In 1940 the US census shows the couple were living in Washington, in Seattle, where Ivor was shown as manufacturing cosmetics for his beauty shop, while Maxine was shown running the shop. Their ages and places of birth were recorded accurately – Maxine was from Wisconsin, and Ivor was 10 years her junior, aged 36, from Wales, (although their advertising had Maxine from Beverley Hills, and Ivor ‘of Paris and London’).

They were still travelling back to Vancouver for their business here. In 1939 “Gaily colored streamers and large green shamrocks decorated the reception-room of the Maxine School of Beauty Culture on Friday evening, when the juniors of the school entertained at a dancing party for, the graduating seniors. Guests were received by Maxine and Mr. Ivor Bebb, president and vice-president of the school, and during the evening prizes were presented to several students.” The house at 1223 Bidwell still showed I. Bebb as resident.

In 1940 Ivor Ewan Bebb became an American citizen, and the application shows he was born near Welshpool. His wife, Max Elwy Bebb was born in Chippewa Falls, Wisconsin, and Ivor said he had moved from Vancouver to Seattle in 1930. In 1941 a new business, the Max-Ivor company, was incorporated in the US and continued to operate until 2001.

In 1942 the Maxine Beauty School was shown operating here, but a year later this was the Maxine Apartments – eight in total. The house at 1223 was still listed too. In 1943 The Max-Ivor Motel, on Highway 99 at 6188 4th Ave in Seattle was opened.

In March 1943 the tenants in the Maxine Apartments got their rent reduced on appeal from $45 to $37.50, and George Hodgson, a shipyard worker, was given immediate notice to quit. He successfully sued G L Gillette and Maxine Ltd, joint owners of the property, after Mr. Gillette, who acted as janitor, removed the door to his suite and refused to put it back on. A month later things had escalated: “the tenants were asking for a second reduction in their rent, alleging that the management is neither providing heat nor collecting garbage. The landlady, her manager, and at least four tenants all had something to say” The case had been before the judge six times, and two or three times in police court – and once in the Supreme Court. In 1944 Maxine tried to get the building back from her lessee, Joseph Cuillerier, (who was already in prison awaiting extradition to England on embezzlement charges), arguing he was operating the building as an apartment hotel, rather than a rental building. She initially failed, but then succeeded on appeal. In 1945 1223 was still shown, but now with 4 suites rather than as a house, with Ivor as resident in Suite 1. In 1946 the building had 12 apartments, and the house was no longer listed, so that seems likely to be when the southern alterations and small addition were made.

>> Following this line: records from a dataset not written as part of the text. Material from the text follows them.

What follows belongs to an exercise in optimizing a design on an open flow for small area, a short achievable clock period and few clock cycles; a production flow would make more cautious choices.
At most, simulation tests tie the RTL to the original design; equivalence was not proved.

==> inputs of harbor <==
Design mdfu_ser_rx, start of the top module:
module mdfu_ser_rx (
    input  wire       clk,
    input  wire       rst,         
    input  wire       dir_rsp,     
    input  wire       in_valid,
    input  wire [7:0] in_byte,
    output wire       in_ready,
    output reg        res_valid,
    input  wire       res_ready,
    output reg  [3:0] res_kind,    
    output reg  [3:0] res_sub,     
    output wire [4:0] res_seq,
    output wire       res_flag,    
    output wire [7:0] res_code,    
    output wire [5:0] res_len,     
    input  wire [5:0] rd_addr,
    output wire [7:0] rd_data
);
==> module mdfu_ser_rx, before the edit <==
module mdfu_ser_rx (
    input  wire       clk,
    input  wire       rst,         
    input  wire       dir_rsp,     
    input  wire       in_valid,
    input  wire [7:0] in_byte,
    output wire       in_ready,
    output reg        res_valid,
    input  wire       res_ready,
    output reg  [3:0] res_kind,    
    output reg  [3:0] res_sub,     
    output wire [4:0] res_seq,
    output wire       res_flag,    
    output wire [7:0] res_code,    
    output wire [5:0] res_len,     
    input  wire [5:0] rd_addr,
    output wire [7:0] rd_data
);
    localparam CAP  = 64;          
    localparam DCAP = 60;          
    localparam [7:0] START = 8'h56;
    localparam [7:0] END   = 8'h9E;
    localparam [7:0] ESC   = 8'hCC;
    localparam [3:0] K_PKT      = 4'h0;
    localparam [3:0] K_CHECKSUM = 4'h1;
    localparam [3:0] K_BADCMD   = 4'h3;
    localparam [3:0] K_BADSTS   = 4'h4;
    localparam [3:0] K_FRAMING  = 4'h6;
    localparam [3:0] K_SHORT    = 4'h7;
    localparam [3:0] FE_BAD_ESCAPE = 4'h3;
    localparam [3:0] FE_TOO_SHORT  = 4'h4;
    localparam [3:0] FE_OVERFLOW   = 4'h6;
    reg        in_frame;
    reg        esc;         
    reg        bad;         
    reg  [6:0] rcnt;        
    reg  [2:0] hs;          
    reg  [5:0] dp;          
    reg  [7:0] b0, b1;      
    reg [15:0] sum;         
    reg  [4:0] seq;
    reg        flag;
    reg  [7:0] code;
    reg  [7:0] dbuf [0:DCAP-1];
    assign in_ready = !res_valid || res_ready;
    assign res_seq  = seq;
    assign res_flag = flag;
    assign res_code = code;
    assign res_len  = dp;
    wire [DCAP-1:0] rsel;
    wire [7:0] rterm [0:DCAP];
    assign rterm[0] = 8'h00;
    genvar gi;
    generate
        for (gi = 0; gi < DCAP; gi = gi + 1) begin : g_rd
            assign rsel[gi] = (rd_addr == gi);
            assign rterm[gi+1] = rterm[gi] | (dbuf[gi] & {8{rsel[gi]}});
        end
    endgenerate
    assign rd_data = rterm[DCAP];
    wire take     = in_valid && in_ready;
    wire is_start = (in_byte == START);
    wire is_end   = (in_byte == END);
    wire is_esc   = (in_byte == ESC);
    wire pair_ok  = (in_byte == 8'hA9) || (in_byte == 8'h61) || (in_byte == 8'h33);
    wire body     = take && in_frame && !is_start && !is_end && (rcnt != CAP);
    wire overflow = take && in_frame && !is_start && !is_end && (rcnt == CAP);
    wire ubyte    = body && (esc ? pair_ok : !is_esc);
    wire [7:0] u  = esc ? ~in_byte : in_byte;
    wire        full = hs[2];                        
    wire        par  = full ? dp[0] : hs[0];         
    wire [15:0] sum_add = par ? {b1, 8'h00} : {8'h00, b1};
    wire csum_ok = (~sum == {b0, b1});
    wire code_ok = (code >= 8'h01) && (code <= 8'h05);
    always @(posedge clk) begin
        if (ubyte && full)
            dbuf[dp] <= b1;
    end
    always @(posedge clk) begin
        if (rst) begin
            in_frame  <= 1'b0;
            esc       <= 1'b0;
            bad       <= 1'b0;
            rcnt      <= 7'd0;
            hs        <= 3'd0;
            dp        <= 6'd0;
            sum       <= 16'd0;
            res_valid <= 1'b0;
            res_kind  <= 4'd0;
            res_sub   <= 4'd0;
        end else begin
            if (res_valid && res_ready)
                res_valid <= 1'b0;
            if (take && is_start) begin
                in_frame <= 1'b1;
                esc      <= 1'b0;
                bad      <= 1'b0;
                rcnt     <= 7'd0;
                hs       <= 3'd0;
                dp       <= 6'd0;
                sum      <= 16'd0;
            end else if (take && in_frame && is_end) begin
                in_frame  <= 1'b0;
                res_valid <= 1'b1;
                if (bad || esc) begin
                    res_kind <= K_FRAMING;
                    res_sub  <= FE_BAD_ESCAPE;
                end else if (hs < 3'd2) begin
                    res_kind <= K_FRAMING;
                    res_sub  <= FE_TOO_SHORT;
                end else if (!csum_ok) begin
                    res_kind <= K_CHECKSUM;
                    res_sub  <= 4'd0;
                end else if (!full) begin
                    res_kind <= K_SHORT;
                    res_sub  <= 4'd0;
                end else if (!code_ok) begin
                    res_kind <= dir_rsp ? K_BADSTS : K_BADCMD;
                    res_sub  <= 4'd0;
                end else begin
                    res_kind <= K_PKT;
                    res_sub  <= 4'd0;
                end
            end else if (overflow) begin
                in_frame  <= 1'b0;
                res_valid <= 1'b1;
                res_kind  <= K_FRAMING;
                res_sub   <= FE_OVERFLOW;
            end else if (body) begin
                rcnt <= rcnt + 7'd1;
                if (esc) begin
                    esc <= 1'b0;
                    if (!pair_ok)
                        bad <= 1'b1;
                end else if (is_esc) begin
                    esc <= 1'b1;
                end
                if (ubyte) begin
                    if (!full)
                        hs <= hs + 3'd1;
                    else
                        dp <= dp + 6'd1;
                    if (hs >= 3'd2)
                        sum <= sum + sum_add;
                end
            end
        end
    end
    always @(posedge clk) begin
        if (ubyte) begin
            b0 <= u;
            b1 <= b0;
            if (hs == 3'd2) begin
                seq  <= b1[4:0];
                flag <= dir_rsp ? b1[6] : b1[7];
            end
            if (hs == 3'd3)
                code <= b1;
        end
    end
endmodule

In 1947 Ivor E Bebb successfully rezoned 5 lots in Seattle to permit a mobile home park, although he continued to keep his apartment in Vancouver, presumably commuting over the border to manage their interests in both Seattle and Vancouver. By 1948 this became the Maxine Apartment Hotel. You could rent a one, two, or three-room apartment with tiled kitchens and private bathrooms daily, weekly or monthly.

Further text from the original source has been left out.